Other causes of deforestation include mining, construction of hydroelectric [hahy-droh-i-LEK-trik] dams, and road constructions, which open doors to new settlers and agriculture. Should these activities continue without proper regulation, the world may lose up to 230 million hectares of forest by 2050.

Earlier this year, a non-profit organization called Code REDD launched a campaign called Stand For Trees in order to reduce deforestation. This campaign uses social media and crowdfunding to encourage people to help prevent further deforestation.
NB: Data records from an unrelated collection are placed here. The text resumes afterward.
==> src/rtl/usm_pkg.sv <==
// Shared types, codes and constants of the UV sphere mesh generator.
// Used by every module of the block but usm_div; depends on nothing.
package usm_pkg;

  localparam int MAX_DIVISIONS_DEF = 256;
  localparam int ANGLE_BITS_DEF    = 16;
  localparam int CORDIC_STEPS      = 30;
  localparam int CW                = 34;
  localparam logic signed [CW-1:0] CORDIC_X0 = 34'sd652032874;
  localparam int QDEPTH            = 4;

  localparam logic [1:0] REG_RADIUS = 2'd0;
  localparam logic [1:0] REG_BANDS  = 2'd1;
  localparam logic [1:0] REG_SEGS   = 2'd2;

  localparam logic [1:0] KIND_VERTEX = 2'd0;
  localparam logic [1:0] KIND_TRI    = 2'd1;
  localparam logic [1:0] KIND_OOR    = 2'd2;

  typedef enum logic [2:0] {
    CLS_RING, CLS_TOP, CLS_BOT, CLS_CAP, CLS_BAND, CLS_FAN, CLS_OOR
  } cls_t;

  typedef struct packed {
    logic [8:0]  bands;
    logic [8:0]  segs;
    logic [15:0] radius;
    logic [15:0] vtot;
    logic [15:0] vlast;
    logic [18:0] itot;
    logic [16:0] ttot;
    logic [16:0] band;
    logic [15:0] obase;
  } mesh_t;

  typedef struct packed {
    cls_t        cls;
    logic [16:0] idx;
    logic [16:0] num;
  } qword_t;

  function automatic logic signed [CW-1:0] atan_turn(input int i);
    case (i)
      0:  atan_turn = 34'sd536870912;
      1:  atan_turn = 34'sd316933406;
      2:  atan_turn = 34'sd167458907;
      3:  atan_turn = 34'sd85004756;
      4:  atan_turn = 34'sd42667331;
      5:  atan_turn = 34'sd21354465;
      6:  atan_turn = 34'sd10679838;
      7:  atan_turn = 34'sd5340245;
      8:  atan_turn = 34'sd2670163;
      9:  atan_turn = 34'sd1335087;
      10: atan_turn = 34'sd667544;
      11: atan_turn = 34'sd333772;
      12: atan_turn = 34'sd166886;
      13: atan_turn = 34'sd83443;
      14: atan_turn = 34'sd41722;
      15: atan_turn = 34'sd20861;
      16: atan_turn = 34'sd10430;
      17: atan_turn = 34'sd5215;
      18: atan_turn = 34'sd2608;
      19: atan_turn = 34'sd1304;
      20: atan_turn = 34'sd652;
      21: atan_turn = 34'sd326;
      22: atan_turn = 34'sd163;
      23: atan_turn = 34'sd81;
      24: atan_turn = 34'sd41;
      25: atan_turn = 34'sd20;
      26: atan_turn = 34'sd10;
      27: atan_turn = 34'sd5;
      28: atan_turn = 34'sd3;
      29: atan_turn = 34'sd1;
      default: atan_turn = 34'sd0;
    endcase
  endfunction

endpackage

==> src/rtl/usm_front.sv <==
// Front end: input register and query classification.
// Depends on usm_pkg; feeds usm_queue.
module usm_front (
  input  logic           clk,
  input  logic           rst,
  input  logic           in_valid,
  output logic           in_stall,
  input  logic           req_type,
  input  logic [16:0]    item_index,
  input  usm_pkg::mesh_t mesh,
  input  logic           q_full,
  output logic           push,
  output usm_pkg::qword_t word
);
  import usm_pkg::*;

  logic        fr_valid;
  logic        fr_req;
  logic [16:0] fr_idx;
  logic [16:0] t;
  logic [16:0] seg17;

  assign in_stall = fr_valid && q_full;
  assign push     = fr_valid && !q_full;

  always_ff @(posedge clk) begin
    if (rst) begin
      fr_valid <= 1'b0;
    end else if (!in_stall) begin
      fr_valid <= in_valid;
    end
  end

  always_ff @(posedge clk) begin
    if (!in_stall) begin
      fr_req <= req_type;
      fr_idx <= item_index;
    end
  end

  always_comb begin
    seg17    = {8'd0, mesh.segs};
    t        = fr_idx - seg17;
    word.idx = fr_idx;
    word.num = t;
    word.cls = CLS_OOR;
    if (!fr_req) begin
      if (fr_idx < {1'b0, mesh.vtot}) begin
        if (fr_idx == 17'd0) begin
          word.cls = CLS_TOP;
        end else if (fr_idx == {1'b0, mesh.vlast}) begin
          word.cls = CLS_BOT;
        end else begin
          word.cls = CLS_RING;
          word.num = fr_idx - 17'd1;
        end
      end
    end else if (fr_idx < mesh.ttot) begin
      if (fr_idx < seg17) begin
        word.cls = CLS_CAP;
      end else if (t < mesh.band) begin
        word.cls = CLS_BAND;
      end else begin
        word.cls = CLS_FAN;
      end
    end
  end

endmodule
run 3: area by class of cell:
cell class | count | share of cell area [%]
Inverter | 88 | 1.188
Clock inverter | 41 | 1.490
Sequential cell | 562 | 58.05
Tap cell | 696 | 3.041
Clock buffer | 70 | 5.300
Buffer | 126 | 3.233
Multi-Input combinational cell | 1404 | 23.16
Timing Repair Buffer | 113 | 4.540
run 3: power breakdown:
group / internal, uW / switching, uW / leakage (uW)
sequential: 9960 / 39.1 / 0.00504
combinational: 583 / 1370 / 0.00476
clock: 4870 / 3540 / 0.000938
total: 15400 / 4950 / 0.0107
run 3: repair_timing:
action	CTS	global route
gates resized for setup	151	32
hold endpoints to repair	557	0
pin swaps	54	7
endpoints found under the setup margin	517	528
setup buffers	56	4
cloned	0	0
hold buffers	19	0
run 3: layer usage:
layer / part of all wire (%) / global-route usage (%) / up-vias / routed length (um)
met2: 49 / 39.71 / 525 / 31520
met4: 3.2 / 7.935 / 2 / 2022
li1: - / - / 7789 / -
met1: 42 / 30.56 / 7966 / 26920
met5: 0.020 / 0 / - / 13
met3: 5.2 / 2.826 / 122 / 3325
With the mobile web solution funded by the US Agency for International Development, people can take part in the campaign by purchasing Stand For Trees Certificates for $10. The proceeds of this campaign will help protect forest communities and endangered species around the world. Also, part of the income generated by the campaign will go to training for forest rangers who will monitor and stop people from logging and hunting animals illegally.

Viewpoint Discussion

Enjoy a discussion with your tutor.  

Discussion A

·         Do you think this information will encourage people to do something to protect forests? Why or why not?
·         Given the chance, would you purchase Stand For Trees certificates? Why is that so?

Discussion B

·         If you were to start an environmental campaign, what campaign would it be and why?
·         What could happen if the world loses all of its forests?